Jeanne R. Burton, Ronkonkoma, N.Y., attorney for the child.
L. PRISCILLA HALL, J.P., SANDRA L. SGROI, JEFFREY A. COHEN, and JOSEPH J. MALTESE, JJ.
Appeal from an order of fact-finding and disposition of the Family Court, Suffolk County (Richard Hoffman, J.), dated December 16, 2014. The order, after fact-finding and dispositional hearings, found that the father neglected the child and, inter alia, directed the issuance of an order of protection.
ORDERED that the order of fact-finding and disposition is reversed, on the facts, without costs or disbursements, the petition is denied, and the proceeding is dismissed.

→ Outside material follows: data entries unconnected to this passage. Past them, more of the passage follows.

File: src/rtl/sc_wb_regbank_pkg.sv
// sc_regbank_pkg: shared constants and types for the slow-control register bank.
//   - offset constants for the status window, bad-access counter and command register
//   - BAD_READ_VAL: data returned for reads of unmapped offsets
//   - sc_state_t: bus FSM states (IDLE/ACK/HOLD)
//   - sc_region_t: decoded target region of an access
package sc_regbank_pkg;

  localparam logic [15:0] OFS_STATUS_LO = 16'h0040;
  localparam logic [15:0] OFS_STATUS_HI = 16'h004F;
  localparam logic [15:0] OFS_BADCNT    = 16'h007E;
  localparam logic [15:0] OFS_CMD       = 16'h007F;

  localparam logic [7:0]  BAD_READ_VAL  = 8'hEE;

  typedef enum logic [1:0] {
    IDLE = 2'd0,
    ACK  = 2'd1,
    HOLD = 2'd2
  } sc_state_t;

  typedef enum logic [2:0] {
    REG_CFG    = 3'd0,
    REG_STATUS = 3'd1,
    REG_BADCNT = 3'd2,
    REG_CMD    = 3'd3,
    REG_BAD    = 3'd4
  } sc_region_t;

endpackage

File: src/rtl/sc_wb_regbank_addr_decode.sv
// sc_addr_decode: combinational address decoder for the register bank.
// Ports:
//   wb_adr_i  in  16 : bus address
//   wb_wen_i  in  1  : 1 = write, 0 = read
//   region    out    : decoded target region (sc_region_t)
//   idx       out 6  : register index within the region (config or status)
// A write into the read-only status window decodes as REG_BAD so the top
// drops it and counts it like any other illegal access.
module sc_addr_decode
  import sc_regbank_pkg::*;
#(
  parameter int          NUM_CFG   = 32,
  parameter logic [15:0] BASE_ADDR = 16'h0000
) (
  input  logic [15:0] wb_adr_i,
  input  logic        wb_wen_i,
  output sc_region_t  region,
  output logic [5:0]  idx
);

  localparam logic [15:0] NUM_CFG_W = 16'(NUM_CFG);

  // 17-bit subtraction: bit 16 set means the address lies below the base.
  logic [16:0] diff;
  logic [15:0] ofs;

  always_comb begin
    diff   = {1'b0, wb_adr_i} - {1'b0, BASE_ADDR};
    ofs    = diff[15:0];
    idx    = ofs[5:0];
    region = REG_BAD;
    if (!diff[16]) begin
      if (ofs < NUM_CFG_W) begin
        region = REG_CFG;
      end else if ((ofs >= OFS_STATUS_LO) && (ofs <= OFS_STATUS_HI)) begin
        region = wb_wen_i ? REG_BAD : REG_STATUS;
      end else if (ofs == OFS_BADCNT) begin
        region = REG_BADCNT;
      end else if (ofs == OFS_CMD) begin
        region = REG_CMD;
      end
    end
  end

endmodule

The subject child was born on June 28, 2013. On August 14, 2014, the Suffolk County Department of Social Services (hereinafter DSS) commenced this proceeding pursuant to Family Court Act article 10 against the child's father, alleging that he had neglected the child by engaging in an incident of domestic violence against the child's mother in the child's presence. Following a fact-finding hearing, the Family Court found that the father neglected the child and issued an order of fact-finding and disposition which included a directive providing for the separate issuance of an order of protection. The father appeals.
A determination of parental neglect following a fact-finding hearing must be based on a preponderance of the evidence, demonstrating “ ‘first, that a child's physical, mental or emotional condition has been impaired or is in imminent danger of becoming impaired and second, that the actual or threatened harm to the child is a consequence of the failure of the parent or caretaker to exercise a minimum degree of care in providing the child with proper supervision or guardianship’ ” (Matter of Imani B., 27 A.D.3d 645, 645–646, 811 N.Y.S.2d 447, quoting Nicholson v. Scoppetta, 3 N.Y.3d 357, 368, 787 N.Y.S.2d 196, 820 N.E.2d 840; see Matter of Tammie Z., 66 N.Y.2d 1, 494 N.Y.S.2d 686, 484 N.E.2d 1038). “[E]xposing a child to domestic violence is not presumptively neglectful. Not every child exposed to domestic violence is at risk of impairment” (Nicholson v. Scoppetta, 3 N.Y.3d at 375, 787 N.Y.S.2d 196, 820 N.E.2d 840 [emphasis omitted]; see Matter of Chaim R. [Keturah Ponce R.], 94 A.D.3d 1127, 1130, 943 N.Y.S.2d 195).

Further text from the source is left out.